● WORK TO BE COMPLETED
If a line in the data below contains "else", copy it.

● Dataset excerpts
───
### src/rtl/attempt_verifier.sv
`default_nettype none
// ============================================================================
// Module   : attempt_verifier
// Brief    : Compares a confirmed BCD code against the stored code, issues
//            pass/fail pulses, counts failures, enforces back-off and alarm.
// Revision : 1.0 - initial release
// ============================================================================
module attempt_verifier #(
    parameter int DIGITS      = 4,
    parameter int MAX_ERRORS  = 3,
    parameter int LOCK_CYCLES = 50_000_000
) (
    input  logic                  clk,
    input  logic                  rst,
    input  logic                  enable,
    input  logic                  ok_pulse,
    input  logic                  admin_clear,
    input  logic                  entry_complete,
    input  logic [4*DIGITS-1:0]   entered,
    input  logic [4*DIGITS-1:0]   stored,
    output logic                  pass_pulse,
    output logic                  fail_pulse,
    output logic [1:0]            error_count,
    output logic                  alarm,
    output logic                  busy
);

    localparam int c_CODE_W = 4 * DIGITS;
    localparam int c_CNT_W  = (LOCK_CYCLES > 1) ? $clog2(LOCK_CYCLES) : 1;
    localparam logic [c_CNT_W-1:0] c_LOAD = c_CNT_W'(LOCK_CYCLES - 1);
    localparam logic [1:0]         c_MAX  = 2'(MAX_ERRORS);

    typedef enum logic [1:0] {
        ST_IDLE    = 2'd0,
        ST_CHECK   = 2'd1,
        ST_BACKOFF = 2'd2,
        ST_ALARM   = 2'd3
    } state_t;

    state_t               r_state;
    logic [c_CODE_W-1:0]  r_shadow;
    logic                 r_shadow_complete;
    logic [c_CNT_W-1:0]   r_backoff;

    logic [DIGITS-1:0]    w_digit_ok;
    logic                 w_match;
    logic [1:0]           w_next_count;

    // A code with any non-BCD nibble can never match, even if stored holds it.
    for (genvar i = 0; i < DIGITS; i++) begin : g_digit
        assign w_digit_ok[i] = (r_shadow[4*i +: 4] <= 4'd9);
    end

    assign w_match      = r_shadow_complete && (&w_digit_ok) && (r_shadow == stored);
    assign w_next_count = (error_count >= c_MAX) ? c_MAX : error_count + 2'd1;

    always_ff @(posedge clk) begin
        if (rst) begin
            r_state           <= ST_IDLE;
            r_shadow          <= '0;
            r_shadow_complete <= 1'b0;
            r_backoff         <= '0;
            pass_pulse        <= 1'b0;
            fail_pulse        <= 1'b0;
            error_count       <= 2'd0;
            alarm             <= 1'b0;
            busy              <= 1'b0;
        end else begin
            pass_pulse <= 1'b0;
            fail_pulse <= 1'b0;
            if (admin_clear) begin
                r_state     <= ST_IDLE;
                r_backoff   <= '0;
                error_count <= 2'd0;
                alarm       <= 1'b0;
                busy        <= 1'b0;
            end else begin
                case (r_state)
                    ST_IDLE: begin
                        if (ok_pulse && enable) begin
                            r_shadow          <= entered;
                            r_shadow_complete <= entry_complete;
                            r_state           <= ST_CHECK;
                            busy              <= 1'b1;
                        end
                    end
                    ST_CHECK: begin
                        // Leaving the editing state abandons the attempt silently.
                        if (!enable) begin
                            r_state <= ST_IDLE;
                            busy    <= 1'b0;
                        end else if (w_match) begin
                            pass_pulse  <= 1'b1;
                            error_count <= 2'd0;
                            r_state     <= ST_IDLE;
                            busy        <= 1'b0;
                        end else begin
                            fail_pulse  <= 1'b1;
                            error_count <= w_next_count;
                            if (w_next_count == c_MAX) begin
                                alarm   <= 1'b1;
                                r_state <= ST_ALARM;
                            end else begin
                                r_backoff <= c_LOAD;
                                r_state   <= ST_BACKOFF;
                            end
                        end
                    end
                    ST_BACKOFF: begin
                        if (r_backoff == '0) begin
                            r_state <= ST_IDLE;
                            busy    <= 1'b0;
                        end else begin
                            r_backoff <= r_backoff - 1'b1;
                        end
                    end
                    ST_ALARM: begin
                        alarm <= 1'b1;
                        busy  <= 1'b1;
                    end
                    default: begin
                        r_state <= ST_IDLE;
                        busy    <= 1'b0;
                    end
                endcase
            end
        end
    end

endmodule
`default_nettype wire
───
● SOLVED PROBLEM
        end else begin
            end else begin
                        end else if (w_match) begin
                        end else begin
                            end else begin
                        end else begin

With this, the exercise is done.